What to work on
Set the entries below down again, please. Match them exactly.

Listed records START

## config.mk

```make
export PLATFORM = sky130hd
export DESIGN_NAME = led_chain_spi_symbol_encoder_flat
export DESIGN_NICKNAME = d
export VERILOG_FILES = /design/src/hw/rtl/lcse_pkg.sv /design/src/hw/rtl/lcse_channels_if.sv /design/src/hw/rtl/lcse_pixel_store.sv /design/src/hw/rtl/lcse_scaler.sv /design/src/hw/rtl/lcse_serializer.sv /design/src/hw/rtl/led_chain_spi_symbol_encoder.sv /design/src/flat_wrapper.sv
export SDC_FILE = /design/constraint.sdc
export NUM_CORES = 2
export LEC_CHECK = 0
export BUFFER_PORTS_ARGS = -buffer_cell sky130_fd_sc_hd__buf_2
export CORE_ASPECT_RATIO = 1.2
export CORE_MARGIN = 2
export CORE_UTILIZATION = 49
export CTS_BUF_LIST = sky130_fd_sc_hd__clkbuf_8
export DETAILED_ROUTE_END_ITERATION = 8
export PLACE_DENSITY_LB_ADDON = 0.05
export SYNTH_ARGS = -nofsm -noshare
export SYNTH_HDL_FRONTEND = slang
export SYNTH_SLANG_ARGS = --single-unit
```

## constraint.sdc

```tcl
create_clock -name clk -period 9.75 [get_ports clk]
set_input_delay 0 -clock clk [delete_from_list [all_inputs] [get_ports clk]]
set_output_delay 0 -clock clk [all_outputs]
set_load 0.05 [all_outputs]
```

Listed records END

Your response
## config.mk

```make
export PLATFORM = sky130hd
export DESIGN_NAME = led_chain_spi_symbol_encoder_flat
export DESIGN_NICKNAME = d
export VERILOG_FILES = /design/src/hw/rtl/lcse_pkg.sv /design/src/hw/rtl/lcse_channels_if.sv /design/src/hw/rtl/lcse_pixel_store.sv /design/src/hw/rtl/lcse_scaler.sv /design/src/hw/rtl/lcse_serializer.sv /design/src/hw/rtl/led_chain_spi_symbol_encoder.sv /design/src/flat_wrapper.sv
export SDC_FILE = /design/constraint.sdc
export NUM_CORES = 2
export LEC_CHECK = 0
export BUFFER_PORTS_ARGS = -buffer_cell sky130_fd_sc_hd__buf_2
export CORE_ASPECT_RATIO = 1.2
export CORE_MARGIN = 2
export CORE_UTILIZATION = 49
export CTS_BUF_LIST = sky130_fd_sc_hd__clkbuf_8
export DETAILED_ROUTE_END_ITERATION = 8
export PLACE_DENSITY_LB_ADDON = 0.05
export SYNTH_ARGS = -nofsm -noshare
export SYNTH_HDL_FRONTEND = slang
export SYNTH_SLANG_ARGS = --single-unit
```

## constraint.sdc

```tcl
create_clock -name clk -period 9.75 [get_ports clk]
set_input_delay 0 -clock clk [delete_from_list [all_inputs] [get_ports clk]]
set_output_delay 0 -clock clk [all_outputs]
set_load 0.05 [all_outputs]
```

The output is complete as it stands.